The Dead River (originally Lumi i Vdekur)
- The Dead River, 7th edition cover
- Author: Jakov Xoxa
- Language: Albanian
- Genre: Drama, Fiction
- Publication date: 1971 (written in 1964)
- Publication place: Albania

= The Dead River =

Novel by Jakov Xoxa

The Dead River (originally in Albanian "Lumi i Vdekur") is the title of the first novel written by the 20th century Albanian writer Jakov Xoxa. One of the best-known of Jakov Xoxa's, the literary work was written in 1964 only to be published 7 years later.

==Plot==
The story revolves around the romantic love between the two main characters, Vita and Adil, and the ill fates of three Albanian families which all meet in a little town called Trokth in Albania.
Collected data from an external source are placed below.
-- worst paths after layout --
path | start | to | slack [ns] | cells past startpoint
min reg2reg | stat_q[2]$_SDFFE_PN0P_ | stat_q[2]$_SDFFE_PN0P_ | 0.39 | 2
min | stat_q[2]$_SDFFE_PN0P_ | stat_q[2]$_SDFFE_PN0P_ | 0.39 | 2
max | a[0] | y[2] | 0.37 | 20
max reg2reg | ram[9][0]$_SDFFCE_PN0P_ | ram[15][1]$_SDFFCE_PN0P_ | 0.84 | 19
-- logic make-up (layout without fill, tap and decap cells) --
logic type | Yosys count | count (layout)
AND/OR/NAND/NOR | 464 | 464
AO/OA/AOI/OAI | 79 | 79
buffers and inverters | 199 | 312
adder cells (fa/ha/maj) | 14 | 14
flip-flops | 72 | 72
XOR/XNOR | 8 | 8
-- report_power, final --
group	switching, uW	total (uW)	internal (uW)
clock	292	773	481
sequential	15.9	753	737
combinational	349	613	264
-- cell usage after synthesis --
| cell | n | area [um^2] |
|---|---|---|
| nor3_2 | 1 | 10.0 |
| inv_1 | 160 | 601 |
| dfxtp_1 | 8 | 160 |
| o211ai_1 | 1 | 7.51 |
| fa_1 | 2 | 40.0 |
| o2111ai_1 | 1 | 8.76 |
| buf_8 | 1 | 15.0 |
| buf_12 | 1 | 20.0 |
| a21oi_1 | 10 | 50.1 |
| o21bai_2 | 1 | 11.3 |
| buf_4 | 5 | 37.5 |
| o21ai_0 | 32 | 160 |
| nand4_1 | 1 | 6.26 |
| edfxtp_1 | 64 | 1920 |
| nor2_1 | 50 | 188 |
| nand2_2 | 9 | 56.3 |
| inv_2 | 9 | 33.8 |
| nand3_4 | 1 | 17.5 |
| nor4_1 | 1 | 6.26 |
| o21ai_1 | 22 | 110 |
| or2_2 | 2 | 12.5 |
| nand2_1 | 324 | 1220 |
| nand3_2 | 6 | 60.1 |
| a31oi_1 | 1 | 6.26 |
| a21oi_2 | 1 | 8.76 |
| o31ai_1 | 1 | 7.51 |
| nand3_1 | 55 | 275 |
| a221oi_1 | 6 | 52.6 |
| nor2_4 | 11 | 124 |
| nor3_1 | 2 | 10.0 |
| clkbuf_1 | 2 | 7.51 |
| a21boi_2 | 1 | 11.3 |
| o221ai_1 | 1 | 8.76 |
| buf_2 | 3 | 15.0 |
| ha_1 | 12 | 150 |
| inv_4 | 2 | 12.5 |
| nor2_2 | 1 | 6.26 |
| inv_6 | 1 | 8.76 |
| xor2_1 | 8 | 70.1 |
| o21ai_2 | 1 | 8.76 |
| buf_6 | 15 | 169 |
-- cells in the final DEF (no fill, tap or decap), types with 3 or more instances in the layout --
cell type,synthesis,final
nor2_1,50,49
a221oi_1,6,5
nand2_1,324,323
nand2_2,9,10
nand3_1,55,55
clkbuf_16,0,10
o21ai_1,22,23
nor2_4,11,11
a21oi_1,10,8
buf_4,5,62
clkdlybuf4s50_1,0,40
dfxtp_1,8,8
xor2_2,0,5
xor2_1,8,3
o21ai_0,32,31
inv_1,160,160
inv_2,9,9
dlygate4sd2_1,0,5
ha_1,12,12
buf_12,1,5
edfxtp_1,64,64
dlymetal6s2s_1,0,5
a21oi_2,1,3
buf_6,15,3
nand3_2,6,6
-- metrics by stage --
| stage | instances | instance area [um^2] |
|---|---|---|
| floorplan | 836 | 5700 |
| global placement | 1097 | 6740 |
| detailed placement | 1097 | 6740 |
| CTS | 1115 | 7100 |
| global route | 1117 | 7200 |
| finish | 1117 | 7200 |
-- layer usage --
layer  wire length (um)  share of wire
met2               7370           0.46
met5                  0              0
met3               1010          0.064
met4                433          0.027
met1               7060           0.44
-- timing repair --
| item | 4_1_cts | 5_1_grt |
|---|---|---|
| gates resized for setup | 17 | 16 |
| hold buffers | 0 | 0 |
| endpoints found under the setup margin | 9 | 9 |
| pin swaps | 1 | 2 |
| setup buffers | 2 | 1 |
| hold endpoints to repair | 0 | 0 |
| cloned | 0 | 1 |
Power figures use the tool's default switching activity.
## src/rtl/fifo_wr_arbiter.sv

```systemverilog
// Round-robin write-port arbiter for a synchronous FIFO, with optional locked bursts,
// full/almostfull write gating and per-write acknowledge checking.
module fifo_wr_arbiter #(
  parameter int NUM_REQ    = 4,
  parameter int FIFO_WIDTH = 16,
  parameter int MAX_BURST  = 4,
  parameter int CNT_W      = 8
) (
  input  logic                          clk,
  input  logic                          rst_n,
  input  logic [NUM_REQ-1:0]            req,
  input  logic [NUM_REQ-1:0]            lock,
  input  logic [NUM_REQ*FIFO_WIDTH-1:0] req_data,
  output logic [NUM_REQ-1:0]            gnt,
  input  logic                          fifo_full,
  input  logic                          fifo_almostfull,
  input  logic                          fifo_wr_ack,
  input  logic                          fifo_overflow,
  output logic                          fifo_wr_en,
  output logic [FIFO_WIDTH-1:0]         fifo_data_in,
  output logic                          busy,
  output logic [CNT_W-1:0]              drop_cnt,
  output logic                          drop_err
);

  localparam int PTR_W = $clog2(NUM_REQ);
  localparam int BC_W  = $clog2(MAX_BURST + 1);

  typedef enum logic {ARB, OWN} state_t;

  state_t                 state_reg, state_next;
  logic [PTR_W-1:0]       rr_ptr_reg, rr_ptr_next;
  logic [PTR_W-1:0]       owner_reg, owner_next;
  logic [BC_W-1:0]        burst_cnt_reg, burst_cnt_next;
  logic                   ack_pend_reg;

  logic                   space;
  logic                   rr_found;
  logic [PTR_W-1:0]       rr_win;
  logic [PTR_W-1:0]       scan_idx;
  logic                   grant_any;
  logic [PTR_W-1:0]       winner;
  logic [FIFO_WIDTH-1:0]  words [NUM_REQ];

  generate
    for (genvar gi = 0; gi < NUM_REQ; gi++) begin : g_words
      assign words[gi] = req_data[gi*FIFO_WIDTH +: FIFO_WIDTH];
    end
  endgenerate

  // Pointer increment that wraps at NUM_REQ-1, so non power-of-two counts work.
  function automatic logic [PTR_W-1:0] wrap_inc(input logic [PTR_W-1:0] p);
    return (p == PTR_W'(NUM_REQ - 1)) ? '0 : p + PTR_W'(1);
  endfunction

  // The write already in flight may consume the last free slot.
  assign space = !fifo_full && !(fifo_almostfull && fifo_wr_en);

  always_comb begin
    rr_found = 1'b0;
    rr_win   = '0;
    scan_idx = rr_ptr_reg;
    for (int k = 0; k < NUM_REQ; k++) begin
      if (!rr_found && req[scan_idx]) begin
        rr_found = 1'b1;
        rr_win   = scan_idx;
      end
      scan_idx = wrap_inc(scan_idx);
    end
  end

  // State register
  always_ff @(posedge clk or negedge rst_n) begin
    if (!rst_n) begin
      state_reg     <= ARB;
      rr_ptr_reg    <= '0;
      owner_reg     <= '0;
      burst_cnt_reg <= '0;
    end else begin
      state_reg     <= state_next;
      rr_ptr_reg    <= rr_ptr_next;
      owner_reg     <= owner_next;
      burst_cnt_reg <= burst_cnt_next;
    end
  end

  // Output logic: who, if anyone, is granted this cycle
  always_comb begin
    grant_any = 1'b0;
    winner    = rr_win;
    gnt       = '0;
    if (state_reg == OWN) begin
      winner    = owner_reg;
      grant_any = req[owner_reg] && space;
    end else begin
      grant_any = rr_found && space;
    end
    if (rst_n && grant_any) gnt[winner] = 1'b1;
  end

  // Next-state logic
  always_comb begin
    state_next     = state_reg;
    rr_ptr_next    = rr_ptr_reg;
    owner_next     = owner_reg;
    burst_cnt_next = burst_cnt_reg;
    case (state_reg)
      ARB: begin
        if (grant_any) begin
          rr_ptr_next = wrap_inc(winner);
          if (lock[winner] && (MAX_BURST > 1)) begin
            state_next     = OWN;
            owner_next     = winner;
            burst_cnt_next = BC_W'(1);
          end
        end
      end
      OWN: begin
        if (grant_any) begin
          burst_cnt_next = burst_cnt_reg + BC_W'(1);
          rr_ptr_next    = wrap_inc(owner_reg);
          if (!lock[owner_reg] || (burst_cnt_next == BC_W'(MAX_BURST))) state_next = ARB;
        end else if (!req[owner_reg]) begin
          state_next = ARB;
        end
      end
      default: state_next = ARB;
    endcase
  end

  // Write stage and acknowledge checking
  always_ff @(posedge clk or negedge rst_n) begin
    if (!rst_n) begin
      fifo_wr_en   <= 1'b0;
      fifo_data_in <= '0;
      ack_pend_reg <= 1'b0;
      drop_cnt     <= '0;
      drop_err     <= 1'b0;
    end else begin
      fifo_wr_en   <= grant_any;
      if (grant_any) fifo_data_in <= words[winner];
      ack_pend_reg <= fifo_wr_en;
      if (ack_pend_reg && (fifo_overflow || !fifo_wr_ack)) begin
        drop_err <= 1'b1;
        if (drop_cnt != {CNT_W{1'b1}}) drop_cnt <= drop_cnt + CNT_W'(1);
      end
    end
  end

  assign busy = (state_reg == OWN) || fifo_wr_en || ack_pend_reg;

endmodule

```

## config.mk

```make
export PLATFORM = sky130hd
export DESIGN_NAME = fifo_wr_arbiter
export DESIGN_NICKNAME = d
export VERILOG_FILES = /design/src/rtl/fifo_wr_arbiter.sv
export SDC_FILE = /design/constraint.sdc
export NUM_CORES = 1
export LEC_CHECK = 0
export ABC_AREA = 1
export BUFFER_PORTS_ARGS = -buffer_cell sky130_fd_sc_hd__buf_2
export CAP_MARGIN = 20
export CORE_ASPECT_RATIO = 0.75
export CORE_MARGIN = 4
export CORE_UTILIZATION = 40
export CTS_BUF_LIST = sky130_fd_sc_hd__clkbuf_8
export CTS_CLUSTER_SIZE = 12
export DETAILED_ROUTE_END_ITERATION = 7
export GPL_ROUTABILITY_DRIVEN = 0
export PLACE_DENSITY = 0.67
export SYNTH_ARGS = -nofsm -noshare
export SYNTH_HDL_FRONTEND = slang
export SYNTH_SLANG_ARGS = --single-unit
```

## constraint.sdc

```tcl
create_clock -name clk -period 3.46 [get_ports clk]
set_input_delay 0.519 -clock clk [delete_from_list [all_inputs] [get_ports clk]]
set_output_delay 0.519 -clock clk [all_outputs]
set_load 0.1 [all_outputs]
```

Word-level counts from Yosys, hierarchy flattened
Index checks and enable logic that the tools add are counted.
{"block": "classes", "n_addsub": 7, "n_lt_le_gt_ge": 8, "eq_ne": 10, "muxes": 48, "bitwise": 2, "reduce_logical": 25}
{"operator": "16-bit binary-select mux with 2-bit select", "n": 1}
{"operator": "16-bit two-way mux", "n": 2}
{"operator": "2-bit two-way mux", "n": 12}
{"operator": "2-bit by 3-bit less-than comparator with 1-bit output (second input constant)", "n": 6}
{"operator": "1-bit two-way mux", "n": 18}
{"operator": "1-bit binary-select mux with 2-bit select", "n": 7}
{"operator": "2-bit by 1-bit adder with 2-bit output (second input constant)", "n": 5}
{"operator": "2-bit == test (second input constant)", "n": 5}
{"operator": "1-bit logical AND", "n": 10}
{"operator": "3-bit two-way mux", "n": 3}
{"operator": "8-bit by 1-bit adder with 8-bit output (second input constant)", "n": 1}
{"operator": "8-bit != test (second input constant)", "n": 1}
{"operator": "1-bit logical NOT", "n": 7}
{"operator": "3-bit case mux with 2 select lines", "n": 1}
{"operator": "3-bit AND reduction", "n": 2}
{"operator": "1-bit logical OR", "n": 4}
{"operator": "4-bit two-way mux", "n": 1}
{"operator": "2-bit != test (second input constant)", "n": 2}
{"operator": "2-bit case mux with 2 select lines", "n": 1}
{"operator": "2-bit AND reduction", "n": 2}
{"operator": "3-bit by 1-bit adder with 3-bit output (second input constant)", "n": 1}
{"operator": "3-bit == test (second input constant)", "n": 1}
{"operator": "3-bit greater-or-equal comparator (second input constant)", "n": 1}
{"operator": "2-bit inverter with 3-bit output", "n": 1}
{"operator": "5 further kinds", "n": 5}
{"block": "totals", "ff_bits": 35, "out_inout_bits": 31, "elab_cells": 109}

Logic depth before layout (Yosys ltp)
Gate-level depths: netlist of the first run.
{"block": "depth", "word_depth": 18, "depth_mapped": 17, "ltp_nobuf": 17}

Least setup slack after synthesis of the first run
OpenSTA, ideal clock, no wires.
{"block": "synth_timing", "kind": "flip-flop to output port", "startpoint": "register rr_ptr_reg[0]", "endpoint": "output port gnt[2]", "arrival_ns": 3.336, "setup_slack_ns": -0.395, "stages_incl_launch_ff": 16, "path_cell_list": "dfrtp_1 ha_1 inv_2 nand2_1 nand2_1 nand2_1 nor2_1 nor2_1 nand3_1 nand4_1 nand2_2 buf_2 buf_2 ha_1 inv_1 nor2_1"}
{"block": "synth_between", "elab_chain_cells": 18, "word_cells_on_any_way": 41}
{"element": "start, declared", "line": "32", "source": "logic [PTR_W-1:0] rr_ptr_reg, rr_ptr_next;"}
{"element": "start signal, assigned", "line": "81", "source": "rr_ptr_reg <= rr_ptr_next;"}
{"element": "parallel branches: the longest is 17 deep, another holds 2-bit by 3-bit less-than comparator with 1-bit output"}
{"element": "4-bit two-way mux (*)", "line": "98", "source": "if (rst_n && grant_any) gnt[winner] = 1'b1;"}
{"element": "end, declared", "line": "14", "source": "output logic [NUM_REQ-1:0] gnt,"}
Every way passes the cells marked *. The select of a mux whose other input is x is not followed.

Worst setup path after layout of the first run
{"block": "layout_timing", "startpoint": "register rr_ptr_reg[0]", "endpoint": "output port gnt[0]"}
Same word-level chain as after synthesis.

==> impl_metrics.env, run 1 <==
export IMPL_outcome="finished, final reports clean"
export IMPL_n_antenna_cell=0
export IMPL_fin_ws_ns=0.174
export IMPL_grt_usage=0.181
export IMPL_rsz0062_at_grt="yes"
export IMPL_pre_cts_ws_ns=0.289
export IMPL_final_cell_mix="buf_2 (104), inv_1 (63), nand2_1 (59), a21oi_1 (53), dfrtp_1 (35)"
export IMPL_setup_viol=0
export IMPL_core_area_mm2=0.00638
export IMPL_cts_buffers_inserted=5
export IMPL_io_buffers=108
export IMPL_synth_seq_cells=35
export IMPL_firstDrtPassIters=5
export IMPL_start_util=0.416
export IMPL_synth_seq_area_share=0.330
export IMPL_dp_hpwl_um=5660
export IMPL_nFillCells=660
export IMPL_grt_start_max_net_pins=39
export IMPL_cp_required_ns=2.94
export IMPL_vias=2822
export IMPL_htreeDepth=2
export IMPL_area_delta_synth_final_pct=28.5
export IMPL_hold_buffers=0
export IMPL_crit_type="register to output pin"
export IMPL_io_pins=109
export IMPL_synthesis_nets=468
export IMPL_worstSkewPairLatency_ns=0.28
export IMPL_drt_iter0_markers=235
export IMPL_report_final_slew_viol_count=0
export IMPL_worst_pin_slew_ns=0.519
export IMPL_drive_gt1_frac=0.323
export IMPL_finalHoldViolations=0
export IMPL_yosysWarnings=0
export IMPL_viasPerCell=4.95
export IMPL_cts_tree="yes"
export IMPL_final_common_cell="buf_2"
export IMPL_drc=0
export IMPL_skew_ns=0.00754
export IMPL_clk_pin_slew_ns=0.07
export IMPL_max_slew_margin_rel=0.656
export IMPL_hp_class="input pin to asynchronous set/reset pin"
export IMPL_grt_pass1_wl_um=11800
export IMPL_synth_ff_type="dfrtp_1"
export IMPL_clockBufferDepth=2
export IMPL_timing_final_crit_share=0.950
export IMPL_grt_pass1_vias=2608
export IMPL_period_needed_ns=3.29
export IMPL_cts_sinks=35
export IMPL_netlist_area_mm2=0.00265
export IMPL_synth_cell_type_count=32
export IMPL_grt_remaining_overflow=0
export IMPL_worstPathMaxFanout=31
export IMPL_finalNetCount=574
export IMPL_synth_edff_count=0
export IMPL_start_kind="register"
export IMPL_row_count=25
export IMPL_chipHeight_um=78.5
export IMPL_largest_register_ffs=16
export IMPL_wl_per_cell_um=12.7
export IMPL_async_reset_ff_frac=1.00
export IMPL_root_buffer="clkbuf_8"
export IMPL_drtAntennaViolNets=0
export IMPL_end_kind="output pin"
export IMPL_drv_cap=0
export IMPL_die_area_mm2=0.00801
export IMPL_clock_fmax_mhz=304
export IMPL_grt_antenna_before_repair=0
export IMPL_postCtsSetupBuffers=0
export IMPL_crit_arrival_ns=2.77
export IMPL_synth_area_per_cell_um2=6.94
export IMPL_drt_total_wl_um=7230
export IMPL_syn_inst=382
export IMPL_die_x_um=102
## cells by family after synthesis
group           synth area share
buf+inv                    0.138
flops                      0.330
simple gates               0.257
xor+xnor                  0.0231
compound gates             0.214
fa+ha+maj                 0.0377
## routing by layer
layer | track usage | part of all wire
met2 | 0.294 | 0.46
met3 | 0.0639 | 0.11
met5 | 0 | 0
met4 | 0.0315 | 0.0094
met1 | 0.235 | 0.43
## through the flow
stage          area, um^2  instances   util  setup TNS [ns]  hold slack (ns)
4_1_cts              3390        570  0.531               0            0.314
6_report             3410        570  0.534               0            0.293
3_5_place_dp         3280        562  0.515               0            0.417
5_1_grt              3410        570  0.534         -0.0478            0.347
2_1_floorplan        2660        382      -               0            0.223
3_3_place_gp         3280        562  0.515               0            0.409
## synth_stat cells, drive strengths merged (2+ instances only)
library cell	count	area share
a21oi	71	0.16
a31oi	2	0.0047
buf	12	0.033
clkbuf	3	0.0042
dfrtp	35	0.33
ha	8	0.038
inv	67	0.095
nand2	62	0.091
nand3	31	0.058
nand4	2	0.0047
nor2	35	0.053
o21ai	22	0.042
or2	18	0.042
xnor2	2	0.0066
xor2	5	0.017
## critical path, cell delays in order, from the launching register on
cell     delay (ns)
dfrtp_1        0.43
ha_2           0.42
inv_2          0.09
nor2_1         0.16
nand2_1        0.09
inv_1          0.06
nor2_1         0.05
nand3_1        0.08
nand4_1        0.17
nand2_2        0.21
buf_12         0.19
ha_1           0.16
inv_1          0.05
nor2_2         0.14
buf_12         0.19
## cell type report
class | instances | area, um^2 | area share
Clock buffer | 7 | 96.3 | 0.0283
Multi-Input combinational cell | 264 | 1430 | 0.419
Sequential cell | 35 | 876 | 0.257
Inverter | 68 | 268 | 0.0786
Tap cell | 81 | 101 | 0.0297
Clock inverter | 1 | 3.75 | 0.00110
Timing Repair Buffer | 114 | 637 | 0.187
## repair_timing
| action | in CTS | in global routing |
|---|---|---|
| pin swaps | 0 | 1 |
| cloned | 0 | 0 |
| gates resized for setup | 2 | 7 |
| endpoints found under the setup margin | 2 | 4 |
| endpoints found under the hold margin | 0 | 0 |
## worst paths after layout
check                      slack [ns]  cells after the start            end           from
max in group asynchronous        2.85                      2  rr_ptr_reg[0]          rst_n
setup / recovery                 0.17                     14         gnt[0]  rr_ptr_reg[0]
min in group clk                 0.43                      0   ack_pend_reg     fifo_wr_en
hold / removal                   0.29                      2    drop_cnt[4]          rst_n
setup reg to reg                 0.76                     16   owner_reg[0]  rr_ptr_reg[0]
hold reg to reg                  0.43                      0   ack_pend_reg     fifo_wr_en
Power of run 1 is left out: the tool's default activity adds up to more than one toggle a clock period on the data nets, which glitch-free logic cannot reach.
==> run 2: changes to the inputs <==
--- a/config.mk
+++ b/config.mk
@@ -11,11 +11,10 @@
 export CORE_ASPECT_RATIO = 0.75
 export CORE_MARGIN = 4
 export CORE_UTILIZATION = 40
-export CTS_BUF_LIST = sky130_fd_sc_hd__clkbuf_8
 export CTS_CLUSTER_SIZE = 12
 export DETAILED_ROUTE_END_ITERATION = 7
 export GPL_ROUTABILITY_DRIVEN = 0
-export PLACE_DENSITY = 0.67
+export PLACE_DENSITY = 0.65
 export SYNTH_ARGS = -nofsm -noshare
 export SYNTH_HDL_FRONTEND = slang
 export SYNTH_SLANG_ARGS = --single-unit
==> impl_metrics.env, run 2 (synthesis results as in run 1) <==
export IMPL_critPathSlowestCell="dfrtp_1"
export IMPL_dp_hpwl_um=5590
export IMPL_setup_viol=0
export IMPL_drc=0
export IMPL_crit_arrival_ns=2.76
export IMPL_grt_pass1_vias=2484
export IMPL_cts_sinks=35
export IMPL_largest_register_ffs=16
export IMPL_vias=2786
export IMPL_wl_per_cell_um=12.7
export IMPL_period_needed_ns=3.28
export IMPL_postLayoutCoreUtil=0.534
export IMPL_root_buffer="clkbuf_8"
export IMPL_cp_required_ns=2.94
export IMPL_htreeDepth=2
export IMPL_finalHoldViolations=0
export IMPL_final_cell_mix="buf_2 (104), inv_1 (63), nand2_1 (59), a21oi_1 (53), dfrtp_1 (35)"
export IMPL_viasPerCell=4.89
export IMPL_critPathBufInv=5
export IMPL_grt_pass1_wl_um=11400
export IMPL_report_final_slew_viol_count=0
export IMPL_drtAntennaViolNets=0
export IMPL_grt_usage=0.180
export IMPL_chipHeight_um=78.5
export IMPL_rsz0062_at_grt="yes"
export IMPL_n_antenna_cell=0
export IMPL_worstPathMaxFanout=31
export IMPL_cts_tree="yes"
export IMPL_nFillCells=653
export IMPL_r2r_slack_ns=0.88
export IMPL_clk_pin_slew_ns=0.07
export IMPL_max_slew_margin_rel=0.665
export IMPL_timing_final_crit_share=0.947
export IMPL_firstDrtPassIters=4
export IMPL_fin_tns_setup_ns=0
export IMPL_final_common_cell="buf_2"
export IMPL_core_area_mm2=0.00638
export IMPL_worstSkewPairLatency_ns=0.29
export IMPL_cts_buffers_inserted=5
export IMPL_grt_start_max_net_pins=40
export IMPL_fin_ws_ns=0.182
export IMPL_r2r_start="rr_ptr_reg[0]"
export IMPL_crit_type="register to output pin"
export IMPL_finalNetCount=574
export IMPL_die_area_mm2=0.00801
export IMPL_grt_antenna_before_repair=0
export IMPL_grt_remaining_overflow=0
export IMPL_start_util=0.416
export IMPL_holdWs_ns=0.286
export IMPL_drt_total_wl_um=7250
export IMPL_skew_ns=0.00616
export IMPL_io_pins=109
export IMPL_drt_iter0_markers=188
export IMPL_worstPathCellList="ha_2, inv_2, nor2_1, nand2_1, inv_1, nor2_1, nand3_1, nand4_1, nand2_2, buf_6, ha_1, inv_1, nor2_2, buf_12"
export IMPL_start_kind="register"
export IMPL_io_buffers=108
export IMPL_die_x_um=102
export IMPL_clockBufferDepth=2
export IMPL_hp_class="input pin to asynchronous set/reset pin"
export IMPL_worst_pin_slew_ns=0.507
export IMPL_row_count=25
export IMPL_drive_gt1_frac=0.323
export IMPL_drv_cap=0
export IMPL_end_kind="output pin"
export IMPL_r2r_cells=15
export IMPL_clock_fmax_mhz=305
export IMPL_outcome="finished, final reports clean"
export IMPL_critPathMaxStageDelay_ns=0.44
export IMPL_critPathTopFamily="simple AND/OR/NAND/NOR gates"
export IMPL_pre_cts_ws_ns=0.313
export IMPL_timing_rr_end="state_reg"
export IMPL_area_delta_synth_final_pct=28.4
[run 2: cell type report]
type	count	area, um^2	area share
tap	81	101	0.0297
sequential	35	876	0.257
clock inverter	1	7.51	0.00220
timing repair buffer	114	632	0.185
inverter	68	268	0.0786
clock buffer	7	96.3	0.0283
multi-input combinational	264	1430	0.419
[run 2: through the flow]
stage / instance area (um^2) / cells
floorplan: 2660 / 382
CTS: 3390 / 570
global route: 3410 / 570
finish: 3410 / 570
detailed placement: 3280 / 562
global placement: 3280 / 562
[run 2: what timing repair did]
item / CTS / global route
cloned: 0 / 0
setup buffers: 0 / 0
resized for setup: 2 / 5
hold buffers: 0 / 0
setup endpoints to repair: 2 / 4
[run 2: how the worst max path moves through the flow]
| stage | start | endpoint | slack, ns | cells past startpoint |
|---|---|---|---|---|
| 3_3_place_gp | rr_ptr_reg[0] | gnt[3] | 0.39 | 15 |
| 6_report | rr_ptr_reg[0] | gnt[0] | 0.18 | 14 |
| 5_1_grt | rr_ptr_reg[0] | gnt[0] | -0.01 | 14 |
| 4_1_cts | rr_ptr_reg[0] | gnt[0] | 0.07 | 15 |
| 3_5_place_dp | rr_ptr_reg[0] | gnt[3] | 0.31 | 15 |
| 2_1_floorplan | rr_ptr_reg[0] | gnt[2] | 0.06 | 15 |
[run 2: routing by layer]
metal	routed length, um	vias up	track usage	share of wire
li1	-	1428	-	-
met1	3310	1259	0.251	0.46
met2	3220	92	0.273	0.44
met3	662	7	0.0524	0.091
met4	60	0	0.0433	0.0083
met5	0	-	0	0
Power of run 2 is left out for the same reason.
The seemingly independent stories that revolve around the three families are well interwoven with the fates of the two lovers.

==Setting==
Like the other novels of Jakov Xoxa (notably "White Juga" |Juga e Bardhē|), it encompasses a vast number of characters and is also imbued with the realism of pre-World War II Albania, in which the main story is set. It is one of the few works of early socialist realism in Albania which contains literary merits. As many works of that period, it used the Soviet literary model of Sholokhov's And Quiet Flows the Don.